#### Problem
How many lines of the data include the string "automatic"? State the number and nothing else.

Saved entries
- - - -
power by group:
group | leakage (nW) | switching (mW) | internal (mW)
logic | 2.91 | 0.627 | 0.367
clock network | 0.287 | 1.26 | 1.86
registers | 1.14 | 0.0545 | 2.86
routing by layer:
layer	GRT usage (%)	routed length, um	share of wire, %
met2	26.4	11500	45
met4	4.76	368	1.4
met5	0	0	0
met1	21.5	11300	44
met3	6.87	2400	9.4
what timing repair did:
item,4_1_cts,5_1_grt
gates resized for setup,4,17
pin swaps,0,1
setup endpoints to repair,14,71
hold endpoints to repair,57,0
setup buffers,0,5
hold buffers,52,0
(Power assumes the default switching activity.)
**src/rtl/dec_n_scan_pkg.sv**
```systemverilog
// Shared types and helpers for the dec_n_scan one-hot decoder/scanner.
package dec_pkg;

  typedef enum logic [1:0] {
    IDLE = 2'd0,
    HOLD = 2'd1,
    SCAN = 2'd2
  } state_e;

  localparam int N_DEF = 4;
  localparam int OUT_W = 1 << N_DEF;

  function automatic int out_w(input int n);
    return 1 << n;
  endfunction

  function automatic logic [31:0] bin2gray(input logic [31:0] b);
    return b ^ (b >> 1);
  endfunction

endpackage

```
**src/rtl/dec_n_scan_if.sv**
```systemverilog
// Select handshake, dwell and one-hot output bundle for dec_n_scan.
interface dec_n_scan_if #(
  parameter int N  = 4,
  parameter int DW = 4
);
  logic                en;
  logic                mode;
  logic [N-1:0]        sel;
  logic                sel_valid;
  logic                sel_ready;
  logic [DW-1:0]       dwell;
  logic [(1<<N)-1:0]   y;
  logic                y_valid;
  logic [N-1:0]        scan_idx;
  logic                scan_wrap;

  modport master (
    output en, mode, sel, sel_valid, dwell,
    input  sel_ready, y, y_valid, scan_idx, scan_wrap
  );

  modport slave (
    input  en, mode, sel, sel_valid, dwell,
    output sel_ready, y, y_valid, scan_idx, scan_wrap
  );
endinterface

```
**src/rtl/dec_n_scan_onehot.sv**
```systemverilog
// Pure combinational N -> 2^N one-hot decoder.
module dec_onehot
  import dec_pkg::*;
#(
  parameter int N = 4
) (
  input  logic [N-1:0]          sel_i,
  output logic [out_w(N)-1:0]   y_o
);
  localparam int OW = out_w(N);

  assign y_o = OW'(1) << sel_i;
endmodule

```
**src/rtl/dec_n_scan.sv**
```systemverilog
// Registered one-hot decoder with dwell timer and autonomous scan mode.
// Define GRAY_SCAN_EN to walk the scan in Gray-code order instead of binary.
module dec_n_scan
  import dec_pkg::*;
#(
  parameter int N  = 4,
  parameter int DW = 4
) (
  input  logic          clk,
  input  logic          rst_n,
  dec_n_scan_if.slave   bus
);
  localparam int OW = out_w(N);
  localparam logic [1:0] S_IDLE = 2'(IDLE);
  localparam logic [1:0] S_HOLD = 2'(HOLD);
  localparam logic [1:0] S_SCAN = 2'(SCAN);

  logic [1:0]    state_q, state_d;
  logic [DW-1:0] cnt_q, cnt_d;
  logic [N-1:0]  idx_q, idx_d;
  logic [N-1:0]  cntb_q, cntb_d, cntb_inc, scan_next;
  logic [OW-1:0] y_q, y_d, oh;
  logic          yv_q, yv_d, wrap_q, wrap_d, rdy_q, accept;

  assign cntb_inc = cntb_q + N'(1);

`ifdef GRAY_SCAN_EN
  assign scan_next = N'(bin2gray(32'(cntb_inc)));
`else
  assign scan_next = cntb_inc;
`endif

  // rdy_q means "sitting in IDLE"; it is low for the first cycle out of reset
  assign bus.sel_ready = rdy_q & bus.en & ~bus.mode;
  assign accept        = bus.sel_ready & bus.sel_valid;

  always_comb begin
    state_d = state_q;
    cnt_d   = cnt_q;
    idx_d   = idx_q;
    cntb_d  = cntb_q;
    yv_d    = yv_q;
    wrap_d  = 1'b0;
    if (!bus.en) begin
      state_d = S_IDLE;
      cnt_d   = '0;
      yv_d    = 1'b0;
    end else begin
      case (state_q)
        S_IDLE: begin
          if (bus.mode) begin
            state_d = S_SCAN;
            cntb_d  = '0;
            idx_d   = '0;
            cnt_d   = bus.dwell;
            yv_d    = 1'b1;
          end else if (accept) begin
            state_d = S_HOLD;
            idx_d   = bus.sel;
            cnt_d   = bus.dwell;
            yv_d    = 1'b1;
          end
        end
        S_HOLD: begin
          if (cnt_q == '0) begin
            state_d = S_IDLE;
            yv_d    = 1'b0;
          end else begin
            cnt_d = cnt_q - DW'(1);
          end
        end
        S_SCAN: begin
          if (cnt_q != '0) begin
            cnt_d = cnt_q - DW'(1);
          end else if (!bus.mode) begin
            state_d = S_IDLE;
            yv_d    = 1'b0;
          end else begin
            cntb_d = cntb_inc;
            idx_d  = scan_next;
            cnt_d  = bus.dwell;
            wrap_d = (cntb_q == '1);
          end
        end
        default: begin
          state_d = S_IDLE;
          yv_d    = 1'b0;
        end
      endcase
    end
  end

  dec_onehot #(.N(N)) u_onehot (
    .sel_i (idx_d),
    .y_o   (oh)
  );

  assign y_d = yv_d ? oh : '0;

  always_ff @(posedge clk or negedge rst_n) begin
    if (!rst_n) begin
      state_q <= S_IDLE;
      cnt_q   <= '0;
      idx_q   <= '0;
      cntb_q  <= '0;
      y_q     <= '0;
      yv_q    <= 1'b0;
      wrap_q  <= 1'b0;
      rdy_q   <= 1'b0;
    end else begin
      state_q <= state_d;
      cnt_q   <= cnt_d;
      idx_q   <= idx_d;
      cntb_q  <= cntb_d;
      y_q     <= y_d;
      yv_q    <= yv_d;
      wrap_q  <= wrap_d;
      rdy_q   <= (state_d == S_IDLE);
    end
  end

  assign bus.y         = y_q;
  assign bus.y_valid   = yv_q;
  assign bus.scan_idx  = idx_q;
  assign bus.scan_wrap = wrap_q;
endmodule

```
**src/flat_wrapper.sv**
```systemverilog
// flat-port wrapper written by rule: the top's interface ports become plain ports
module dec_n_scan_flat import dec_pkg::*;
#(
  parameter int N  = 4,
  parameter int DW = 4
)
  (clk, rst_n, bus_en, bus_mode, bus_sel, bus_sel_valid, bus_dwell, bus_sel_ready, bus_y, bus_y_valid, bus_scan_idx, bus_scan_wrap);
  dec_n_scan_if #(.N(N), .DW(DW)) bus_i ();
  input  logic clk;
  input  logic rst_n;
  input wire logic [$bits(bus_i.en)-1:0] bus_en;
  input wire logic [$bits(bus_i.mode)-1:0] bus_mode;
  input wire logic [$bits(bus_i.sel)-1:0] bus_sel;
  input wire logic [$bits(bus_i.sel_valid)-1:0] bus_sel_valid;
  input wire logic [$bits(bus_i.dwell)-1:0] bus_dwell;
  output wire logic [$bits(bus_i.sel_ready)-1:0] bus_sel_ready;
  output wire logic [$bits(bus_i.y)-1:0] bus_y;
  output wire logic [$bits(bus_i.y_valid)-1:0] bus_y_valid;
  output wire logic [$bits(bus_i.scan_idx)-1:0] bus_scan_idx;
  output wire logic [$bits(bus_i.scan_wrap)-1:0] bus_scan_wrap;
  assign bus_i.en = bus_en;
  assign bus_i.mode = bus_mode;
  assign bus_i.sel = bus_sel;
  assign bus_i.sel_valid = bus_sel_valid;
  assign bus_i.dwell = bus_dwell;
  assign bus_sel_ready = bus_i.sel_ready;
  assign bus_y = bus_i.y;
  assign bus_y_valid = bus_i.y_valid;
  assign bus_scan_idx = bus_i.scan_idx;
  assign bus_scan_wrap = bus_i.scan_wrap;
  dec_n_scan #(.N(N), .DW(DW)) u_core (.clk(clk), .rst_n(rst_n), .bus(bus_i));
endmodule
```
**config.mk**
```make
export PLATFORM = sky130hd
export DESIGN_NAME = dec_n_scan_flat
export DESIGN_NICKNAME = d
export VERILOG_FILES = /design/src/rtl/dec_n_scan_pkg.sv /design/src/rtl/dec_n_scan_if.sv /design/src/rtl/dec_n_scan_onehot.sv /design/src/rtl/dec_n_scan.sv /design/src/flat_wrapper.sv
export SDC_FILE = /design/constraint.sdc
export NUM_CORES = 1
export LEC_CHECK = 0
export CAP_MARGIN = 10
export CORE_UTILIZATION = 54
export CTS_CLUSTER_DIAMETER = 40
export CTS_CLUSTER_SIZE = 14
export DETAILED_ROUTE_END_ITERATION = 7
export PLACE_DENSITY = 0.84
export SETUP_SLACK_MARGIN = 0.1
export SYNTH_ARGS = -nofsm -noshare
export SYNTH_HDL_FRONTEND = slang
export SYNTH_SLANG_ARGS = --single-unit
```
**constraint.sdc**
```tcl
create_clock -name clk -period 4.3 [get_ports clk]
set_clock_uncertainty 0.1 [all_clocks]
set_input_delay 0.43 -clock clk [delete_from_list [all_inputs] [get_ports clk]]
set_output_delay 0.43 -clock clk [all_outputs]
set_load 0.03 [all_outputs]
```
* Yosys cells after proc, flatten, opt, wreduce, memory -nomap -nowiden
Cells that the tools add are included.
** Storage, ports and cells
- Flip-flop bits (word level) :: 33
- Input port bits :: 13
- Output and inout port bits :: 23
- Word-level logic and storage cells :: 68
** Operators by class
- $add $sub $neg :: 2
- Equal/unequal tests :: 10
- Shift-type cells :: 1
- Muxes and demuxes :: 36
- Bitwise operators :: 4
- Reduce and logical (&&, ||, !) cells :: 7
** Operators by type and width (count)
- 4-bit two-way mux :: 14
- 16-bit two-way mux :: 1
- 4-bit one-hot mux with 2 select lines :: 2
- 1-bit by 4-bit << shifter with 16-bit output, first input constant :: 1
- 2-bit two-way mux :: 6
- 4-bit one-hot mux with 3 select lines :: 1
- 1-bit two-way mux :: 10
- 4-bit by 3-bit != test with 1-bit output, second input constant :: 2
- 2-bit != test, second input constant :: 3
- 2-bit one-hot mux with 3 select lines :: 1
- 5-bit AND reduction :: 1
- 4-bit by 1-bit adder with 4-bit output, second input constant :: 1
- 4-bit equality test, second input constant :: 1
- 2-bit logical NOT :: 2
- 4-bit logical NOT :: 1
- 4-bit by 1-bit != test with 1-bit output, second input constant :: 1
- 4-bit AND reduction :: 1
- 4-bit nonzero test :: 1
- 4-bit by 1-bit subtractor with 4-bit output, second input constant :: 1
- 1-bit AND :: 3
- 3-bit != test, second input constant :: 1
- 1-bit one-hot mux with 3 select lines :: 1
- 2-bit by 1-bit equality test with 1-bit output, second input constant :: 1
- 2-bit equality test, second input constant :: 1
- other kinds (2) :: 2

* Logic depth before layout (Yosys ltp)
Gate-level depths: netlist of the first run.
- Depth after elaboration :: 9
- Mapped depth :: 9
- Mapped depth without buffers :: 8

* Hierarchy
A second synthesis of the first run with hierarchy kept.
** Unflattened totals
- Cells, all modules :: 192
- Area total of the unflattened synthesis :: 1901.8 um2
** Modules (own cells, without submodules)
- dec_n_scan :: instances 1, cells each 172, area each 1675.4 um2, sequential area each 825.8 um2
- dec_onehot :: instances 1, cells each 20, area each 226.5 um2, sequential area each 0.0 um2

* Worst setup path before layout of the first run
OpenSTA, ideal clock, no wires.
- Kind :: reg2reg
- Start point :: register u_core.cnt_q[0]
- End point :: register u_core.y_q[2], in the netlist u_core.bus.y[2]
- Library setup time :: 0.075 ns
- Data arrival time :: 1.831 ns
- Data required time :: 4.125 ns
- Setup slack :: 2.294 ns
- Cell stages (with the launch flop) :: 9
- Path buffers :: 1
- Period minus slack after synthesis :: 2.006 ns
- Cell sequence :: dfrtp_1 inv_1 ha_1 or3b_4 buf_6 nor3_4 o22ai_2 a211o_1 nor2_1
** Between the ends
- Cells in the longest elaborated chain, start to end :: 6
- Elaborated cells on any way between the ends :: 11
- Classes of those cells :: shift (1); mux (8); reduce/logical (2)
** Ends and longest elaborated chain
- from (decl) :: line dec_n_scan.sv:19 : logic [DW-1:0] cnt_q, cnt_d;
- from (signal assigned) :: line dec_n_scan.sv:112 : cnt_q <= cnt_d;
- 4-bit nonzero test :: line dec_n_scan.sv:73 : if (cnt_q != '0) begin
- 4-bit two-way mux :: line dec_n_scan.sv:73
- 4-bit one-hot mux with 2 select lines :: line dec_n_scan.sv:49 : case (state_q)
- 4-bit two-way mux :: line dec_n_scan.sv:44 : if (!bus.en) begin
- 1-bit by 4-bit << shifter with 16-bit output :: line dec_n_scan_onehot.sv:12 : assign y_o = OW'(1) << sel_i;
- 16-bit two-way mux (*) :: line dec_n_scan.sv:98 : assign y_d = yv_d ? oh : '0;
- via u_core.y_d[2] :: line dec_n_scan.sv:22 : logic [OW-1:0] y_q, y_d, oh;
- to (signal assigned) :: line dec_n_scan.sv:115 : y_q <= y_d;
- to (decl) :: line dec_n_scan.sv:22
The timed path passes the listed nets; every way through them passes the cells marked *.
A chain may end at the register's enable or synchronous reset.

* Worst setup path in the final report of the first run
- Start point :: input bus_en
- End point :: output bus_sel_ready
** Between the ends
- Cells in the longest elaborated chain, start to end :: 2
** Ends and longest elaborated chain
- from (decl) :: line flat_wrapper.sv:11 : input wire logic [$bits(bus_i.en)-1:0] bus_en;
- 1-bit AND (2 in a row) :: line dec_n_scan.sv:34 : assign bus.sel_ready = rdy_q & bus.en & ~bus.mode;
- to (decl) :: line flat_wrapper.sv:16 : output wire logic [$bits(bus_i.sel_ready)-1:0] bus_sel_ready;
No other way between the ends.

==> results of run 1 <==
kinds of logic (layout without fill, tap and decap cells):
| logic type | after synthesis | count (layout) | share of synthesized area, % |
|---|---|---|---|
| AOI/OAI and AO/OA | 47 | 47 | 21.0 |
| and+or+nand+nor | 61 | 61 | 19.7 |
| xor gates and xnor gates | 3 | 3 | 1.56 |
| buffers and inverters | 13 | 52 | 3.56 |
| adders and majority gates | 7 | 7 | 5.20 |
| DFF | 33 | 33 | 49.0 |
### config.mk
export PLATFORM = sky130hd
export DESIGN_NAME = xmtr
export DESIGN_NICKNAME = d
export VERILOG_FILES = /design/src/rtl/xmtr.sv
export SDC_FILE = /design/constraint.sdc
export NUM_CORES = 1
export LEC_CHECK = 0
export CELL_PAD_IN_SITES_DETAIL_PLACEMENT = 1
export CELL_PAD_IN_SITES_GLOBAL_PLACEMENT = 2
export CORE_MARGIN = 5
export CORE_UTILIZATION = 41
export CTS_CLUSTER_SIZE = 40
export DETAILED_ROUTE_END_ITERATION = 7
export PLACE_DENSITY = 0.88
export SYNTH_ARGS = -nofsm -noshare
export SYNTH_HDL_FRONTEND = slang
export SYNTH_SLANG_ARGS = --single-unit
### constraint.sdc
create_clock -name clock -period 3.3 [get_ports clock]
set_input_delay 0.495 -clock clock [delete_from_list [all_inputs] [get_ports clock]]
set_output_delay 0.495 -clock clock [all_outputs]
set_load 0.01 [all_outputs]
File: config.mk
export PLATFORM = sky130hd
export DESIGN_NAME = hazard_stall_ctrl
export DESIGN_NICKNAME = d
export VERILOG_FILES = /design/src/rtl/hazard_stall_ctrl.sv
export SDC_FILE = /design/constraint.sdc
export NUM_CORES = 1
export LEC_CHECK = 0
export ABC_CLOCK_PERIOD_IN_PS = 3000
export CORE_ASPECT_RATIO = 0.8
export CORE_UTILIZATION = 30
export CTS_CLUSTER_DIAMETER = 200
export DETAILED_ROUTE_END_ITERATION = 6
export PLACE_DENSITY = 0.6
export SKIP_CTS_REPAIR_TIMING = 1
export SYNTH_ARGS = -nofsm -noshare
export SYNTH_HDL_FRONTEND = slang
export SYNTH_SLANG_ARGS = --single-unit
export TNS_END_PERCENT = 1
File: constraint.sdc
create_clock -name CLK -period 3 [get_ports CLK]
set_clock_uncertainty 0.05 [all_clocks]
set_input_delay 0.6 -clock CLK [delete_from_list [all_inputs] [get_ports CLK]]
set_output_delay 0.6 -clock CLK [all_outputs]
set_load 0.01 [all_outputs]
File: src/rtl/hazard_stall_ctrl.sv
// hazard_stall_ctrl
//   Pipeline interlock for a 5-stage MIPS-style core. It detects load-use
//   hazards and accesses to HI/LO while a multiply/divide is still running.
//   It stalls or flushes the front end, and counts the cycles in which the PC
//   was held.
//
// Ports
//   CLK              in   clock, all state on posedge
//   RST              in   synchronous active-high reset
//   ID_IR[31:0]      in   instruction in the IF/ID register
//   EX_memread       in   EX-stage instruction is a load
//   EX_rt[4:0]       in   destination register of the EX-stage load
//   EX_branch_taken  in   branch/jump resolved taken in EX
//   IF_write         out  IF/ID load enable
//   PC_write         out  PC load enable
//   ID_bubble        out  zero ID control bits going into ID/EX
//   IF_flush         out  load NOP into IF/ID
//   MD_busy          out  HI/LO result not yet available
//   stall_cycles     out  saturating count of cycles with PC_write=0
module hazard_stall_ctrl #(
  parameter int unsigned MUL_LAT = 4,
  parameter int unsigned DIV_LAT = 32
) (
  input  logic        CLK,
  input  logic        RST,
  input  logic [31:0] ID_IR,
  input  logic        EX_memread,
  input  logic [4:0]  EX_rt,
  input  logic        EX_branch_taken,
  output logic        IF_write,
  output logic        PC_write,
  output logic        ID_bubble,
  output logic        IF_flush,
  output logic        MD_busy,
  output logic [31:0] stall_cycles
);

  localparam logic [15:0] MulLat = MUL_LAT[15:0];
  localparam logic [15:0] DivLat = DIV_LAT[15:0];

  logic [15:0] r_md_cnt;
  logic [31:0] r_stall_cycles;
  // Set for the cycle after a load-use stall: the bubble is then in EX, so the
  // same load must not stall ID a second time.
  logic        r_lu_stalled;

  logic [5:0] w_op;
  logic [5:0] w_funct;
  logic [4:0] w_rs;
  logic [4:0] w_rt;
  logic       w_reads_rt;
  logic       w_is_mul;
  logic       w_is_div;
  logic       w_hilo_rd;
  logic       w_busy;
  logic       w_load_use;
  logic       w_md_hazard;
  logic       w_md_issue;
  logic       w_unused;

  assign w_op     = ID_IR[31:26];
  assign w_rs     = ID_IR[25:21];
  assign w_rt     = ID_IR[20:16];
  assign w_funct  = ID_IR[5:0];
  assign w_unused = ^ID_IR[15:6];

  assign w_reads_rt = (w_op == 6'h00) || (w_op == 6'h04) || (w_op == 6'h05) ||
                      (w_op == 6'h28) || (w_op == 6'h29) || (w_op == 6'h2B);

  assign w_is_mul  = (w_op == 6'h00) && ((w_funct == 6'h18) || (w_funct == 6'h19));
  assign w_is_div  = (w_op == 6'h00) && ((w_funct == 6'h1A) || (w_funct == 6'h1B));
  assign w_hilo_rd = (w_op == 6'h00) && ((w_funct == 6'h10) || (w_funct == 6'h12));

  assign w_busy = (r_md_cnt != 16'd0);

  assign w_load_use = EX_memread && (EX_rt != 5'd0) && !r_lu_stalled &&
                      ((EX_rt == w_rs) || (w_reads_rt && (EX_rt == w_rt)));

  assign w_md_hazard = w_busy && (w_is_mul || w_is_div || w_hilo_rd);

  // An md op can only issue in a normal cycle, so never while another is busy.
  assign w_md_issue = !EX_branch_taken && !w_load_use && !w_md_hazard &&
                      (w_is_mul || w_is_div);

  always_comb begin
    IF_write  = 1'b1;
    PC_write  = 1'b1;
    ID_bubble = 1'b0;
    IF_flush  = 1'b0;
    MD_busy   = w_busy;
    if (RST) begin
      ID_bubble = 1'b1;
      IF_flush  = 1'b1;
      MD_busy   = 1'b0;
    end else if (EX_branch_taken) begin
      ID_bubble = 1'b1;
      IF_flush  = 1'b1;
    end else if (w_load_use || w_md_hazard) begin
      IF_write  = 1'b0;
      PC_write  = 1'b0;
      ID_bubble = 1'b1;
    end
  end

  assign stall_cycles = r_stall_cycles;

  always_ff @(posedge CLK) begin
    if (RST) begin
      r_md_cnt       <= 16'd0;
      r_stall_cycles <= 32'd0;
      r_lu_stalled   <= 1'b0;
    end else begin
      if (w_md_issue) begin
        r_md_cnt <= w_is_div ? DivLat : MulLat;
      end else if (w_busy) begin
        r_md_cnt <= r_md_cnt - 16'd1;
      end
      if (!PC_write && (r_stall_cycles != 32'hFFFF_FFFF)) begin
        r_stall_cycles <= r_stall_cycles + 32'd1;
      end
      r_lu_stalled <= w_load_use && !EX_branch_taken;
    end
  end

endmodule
- - - -
#### Answer for the task
2